The video ‘Classification with multi outputs’ explains that we are estimating three distinct activation output which would translate into the 3 probabilities for car, bus, and pedestrian.

I am getting hung on the idea that the presence of a pedestrian may be correlated to the presence of buses and/or cars. So each activation/probabilities would not be independent but correlated. However, the way we have the three output activations makes it look like they are independent. I get that we are not literally modeling the presence of cars, buses, and pedestrians through a multivariate model, but where is that covariance component? Is it somewhat built into the fact that each output activation get a piece of the activation from the previous layer?

Going one step further, how would one get to P(car=Y|pedestrian=Y) for instance? in other words, we describe how to get the marginal probabilities, but how one would get all the conditionals?

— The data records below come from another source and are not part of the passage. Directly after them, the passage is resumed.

## config.mk

```make
export PLATFORM = sky130hd
export DESIGN_NAME = fb_write_arbiter
export DESIGN_NICKNAME = d
export VERILOG_FILES = /design/src/rtl/fb_write_arbiter_pkg.sv /design/src/rtl/fb_beat_reg.sv /design/src/rtl/fb_write_arbiter.sv
export SDC_FILE = /design/constraint.sdc
export NUM_CORES = 1
export LEC_CHECK = 0
export BUFFER_PORTS_ARGS = -buffer_cell sky130_fd_sc_hd__buf_2
export CORE_ASPECT_RATIO = 1.5
export CORE_MARGIN = 1
export CORE_UTILIZATION = 48
export CTS_BUF_LIST = sky130_fd_sc_hd__clkbuf_8
export DETAILED_ROUTE_END_ITERATION = 16
export MAX_ROUTING_LAYER = met4
export PLACE_DENSITY = 0.86
export SLEW_MARGIN = 30
export SYNTH_ARGS = -nofsm -noshare
export SYNTH_HDL_FRONTEND = slang
export SYNTH_SLANG_ARGS = --single-unit
```

## constraint.sdc

```tcl
create_clock -name clock -period 2.9 [get_ports clock]
set_input_delay 0.435 -clock clock [delete_from_list [all_inputs] [get_ports clock]]
set_output_delay 0.435 -clock clock [all_outputs]
set_load 0.02 [all_outputs]
```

My intuition splits this into 3 stages:

  1. Having set the target value, model1 ANN gives out probability of prior event with actual multilabelling task.
  2. Would be to compute joint probabilities of scenarios of interest and relevant prior events. This can be done as part of data prepration (image processing) stage as this would ultimately be our new target value.
  3. In ANN model 2, Output in 1 shall be input feature for identifying and computing joint probabilities of the scenarios of interest., With Jcost (maximized or minimised) depending on how we frame our cost function.

I read somewhere on this forum about generator models(?) too., Which can answer causal-effect time course relations too, if it of interest.

I think you’re taking this example one step too far. The simple image classification method taught here only assumes that each image contains exactly one of the labeled objects. No assumptions are made about real-life relationships or associations between the objects.

There are methods to deal with the topic you’re discussing - I believe they’re taught in the Deep Learning Specialization in Course 4 about Convolutional Neural Networks.

P(car=Y|pedestrian=Y)Probability that there is a car given that there is a pedestrain, right? What if you pass in a photo that you know there is a pedestrain and the model tells you the probability that there is a car?

We don’t talk about whether the model will give a good estimate on that, because a model gives a good estimate on something only if the model is designed to be good at deliverying that something. As Tom suggested, in the MLS, we mean the model to classify photos with labels that correctly describe them, and each label talks about one object only.

However, would the estimate that I talk about at the beginning be something that you are looking for? Or should we design a different model that takes care of more than one object?